● **AVAILABLE DATA**
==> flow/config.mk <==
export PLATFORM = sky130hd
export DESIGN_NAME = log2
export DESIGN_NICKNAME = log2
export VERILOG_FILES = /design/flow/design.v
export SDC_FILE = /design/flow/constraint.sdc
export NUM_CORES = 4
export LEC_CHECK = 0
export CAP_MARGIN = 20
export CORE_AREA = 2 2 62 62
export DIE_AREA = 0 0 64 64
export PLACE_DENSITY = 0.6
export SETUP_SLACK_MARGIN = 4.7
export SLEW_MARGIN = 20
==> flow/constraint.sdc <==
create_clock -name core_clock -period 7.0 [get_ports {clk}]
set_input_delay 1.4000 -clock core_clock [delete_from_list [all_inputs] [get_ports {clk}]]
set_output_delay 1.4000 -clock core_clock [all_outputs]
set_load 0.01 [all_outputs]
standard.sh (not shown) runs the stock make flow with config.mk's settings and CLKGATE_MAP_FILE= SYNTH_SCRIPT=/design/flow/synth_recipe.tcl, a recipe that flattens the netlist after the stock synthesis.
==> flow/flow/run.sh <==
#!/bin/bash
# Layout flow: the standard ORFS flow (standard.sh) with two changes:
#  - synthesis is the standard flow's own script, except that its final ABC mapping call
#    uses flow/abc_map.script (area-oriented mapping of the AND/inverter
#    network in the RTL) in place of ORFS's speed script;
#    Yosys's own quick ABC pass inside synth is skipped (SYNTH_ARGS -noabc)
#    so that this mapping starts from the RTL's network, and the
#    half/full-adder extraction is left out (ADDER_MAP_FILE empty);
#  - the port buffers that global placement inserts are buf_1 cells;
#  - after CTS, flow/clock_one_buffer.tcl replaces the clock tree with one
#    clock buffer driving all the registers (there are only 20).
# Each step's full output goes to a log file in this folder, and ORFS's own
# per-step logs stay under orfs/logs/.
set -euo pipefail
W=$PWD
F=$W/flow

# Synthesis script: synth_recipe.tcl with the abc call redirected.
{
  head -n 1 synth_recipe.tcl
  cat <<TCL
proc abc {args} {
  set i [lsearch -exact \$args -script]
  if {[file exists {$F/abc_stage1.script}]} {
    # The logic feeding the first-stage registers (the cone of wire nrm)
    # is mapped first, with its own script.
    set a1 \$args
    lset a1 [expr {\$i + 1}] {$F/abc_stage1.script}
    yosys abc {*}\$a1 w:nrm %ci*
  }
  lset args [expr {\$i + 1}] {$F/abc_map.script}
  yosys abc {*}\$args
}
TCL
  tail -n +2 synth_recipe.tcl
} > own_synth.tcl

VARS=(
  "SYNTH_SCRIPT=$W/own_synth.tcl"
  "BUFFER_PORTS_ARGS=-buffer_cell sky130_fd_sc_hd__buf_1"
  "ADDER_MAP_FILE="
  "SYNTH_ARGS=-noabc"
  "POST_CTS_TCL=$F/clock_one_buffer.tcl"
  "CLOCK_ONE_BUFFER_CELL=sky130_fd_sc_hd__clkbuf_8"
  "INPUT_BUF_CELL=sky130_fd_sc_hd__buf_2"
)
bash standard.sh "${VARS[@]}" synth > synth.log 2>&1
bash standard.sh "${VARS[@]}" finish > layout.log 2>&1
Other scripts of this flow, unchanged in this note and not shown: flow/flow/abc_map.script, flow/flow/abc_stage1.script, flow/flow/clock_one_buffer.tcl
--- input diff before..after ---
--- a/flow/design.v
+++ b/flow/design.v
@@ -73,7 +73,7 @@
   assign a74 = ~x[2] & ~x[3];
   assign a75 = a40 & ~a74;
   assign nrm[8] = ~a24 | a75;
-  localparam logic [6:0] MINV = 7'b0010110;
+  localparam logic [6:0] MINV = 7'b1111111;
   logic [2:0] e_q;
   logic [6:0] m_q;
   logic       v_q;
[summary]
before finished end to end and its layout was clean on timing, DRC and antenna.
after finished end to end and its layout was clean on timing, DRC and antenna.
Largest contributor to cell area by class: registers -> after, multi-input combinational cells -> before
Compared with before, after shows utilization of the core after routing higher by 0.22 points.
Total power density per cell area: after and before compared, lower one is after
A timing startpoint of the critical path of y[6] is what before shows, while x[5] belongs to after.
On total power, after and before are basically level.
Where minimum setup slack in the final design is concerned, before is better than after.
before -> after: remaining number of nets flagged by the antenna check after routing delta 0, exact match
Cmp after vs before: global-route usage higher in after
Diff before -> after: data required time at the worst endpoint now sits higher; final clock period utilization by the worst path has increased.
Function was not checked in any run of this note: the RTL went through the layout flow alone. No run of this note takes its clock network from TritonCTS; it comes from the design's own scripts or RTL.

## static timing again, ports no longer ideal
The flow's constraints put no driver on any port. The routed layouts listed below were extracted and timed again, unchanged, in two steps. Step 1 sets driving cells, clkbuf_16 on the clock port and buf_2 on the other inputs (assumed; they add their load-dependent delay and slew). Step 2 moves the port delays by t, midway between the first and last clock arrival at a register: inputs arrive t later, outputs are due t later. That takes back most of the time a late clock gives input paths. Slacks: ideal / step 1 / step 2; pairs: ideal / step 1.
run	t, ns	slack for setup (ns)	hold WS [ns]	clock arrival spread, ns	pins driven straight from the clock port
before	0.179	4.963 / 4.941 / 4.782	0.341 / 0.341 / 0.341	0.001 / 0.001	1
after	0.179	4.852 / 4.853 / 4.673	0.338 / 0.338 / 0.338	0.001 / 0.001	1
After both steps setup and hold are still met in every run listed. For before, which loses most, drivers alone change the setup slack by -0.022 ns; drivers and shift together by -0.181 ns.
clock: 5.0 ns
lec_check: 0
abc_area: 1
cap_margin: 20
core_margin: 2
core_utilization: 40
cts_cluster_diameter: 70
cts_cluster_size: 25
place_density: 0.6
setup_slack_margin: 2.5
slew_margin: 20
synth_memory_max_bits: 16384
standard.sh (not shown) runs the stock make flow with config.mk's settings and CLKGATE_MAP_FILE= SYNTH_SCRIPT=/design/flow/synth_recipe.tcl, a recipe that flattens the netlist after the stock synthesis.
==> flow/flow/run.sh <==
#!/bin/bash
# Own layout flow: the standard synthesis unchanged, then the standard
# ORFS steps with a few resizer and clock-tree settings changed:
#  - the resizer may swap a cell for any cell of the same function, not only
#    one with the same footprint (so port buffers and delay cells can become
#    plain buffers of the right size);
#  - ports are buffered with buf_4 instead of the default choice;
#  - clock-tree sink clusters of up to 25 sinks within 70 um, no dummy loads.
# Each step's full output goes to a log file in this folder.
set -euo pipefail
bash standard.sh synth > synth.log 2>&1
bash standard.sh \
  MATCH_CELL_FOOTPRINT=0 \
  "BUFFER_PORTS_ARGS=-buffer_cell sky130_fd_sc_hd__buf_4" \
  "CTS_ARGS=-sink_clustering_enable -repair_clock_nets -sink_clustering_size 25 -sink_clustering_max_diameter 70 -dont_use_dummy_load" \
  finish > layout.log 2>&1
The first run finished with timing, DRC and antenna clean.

● **WHAT IS BEING ASKED**
Exactly as they stand in the records above, print the lines from the one containing "bash standard.sh \" through the final line, inclusive.

● **EXPECTED ANSWER**
bash standard.sh \
  MATCH_CELL_FOOTPRINT=0 \
  "BUFFER_PORTS_ARGS=-buffer_cell sky130_fd_sc_hd__buf_4" \
  "CTS_ARGS=-sink_clustering_enable -repair_clock_nets -sink_clustering_size 25 -sink_clustering_max_diameter 70 -dont_use_dummy_load" \
  finish > layout.log 2>&1
The first run finished with timing, DRC and antenna clean.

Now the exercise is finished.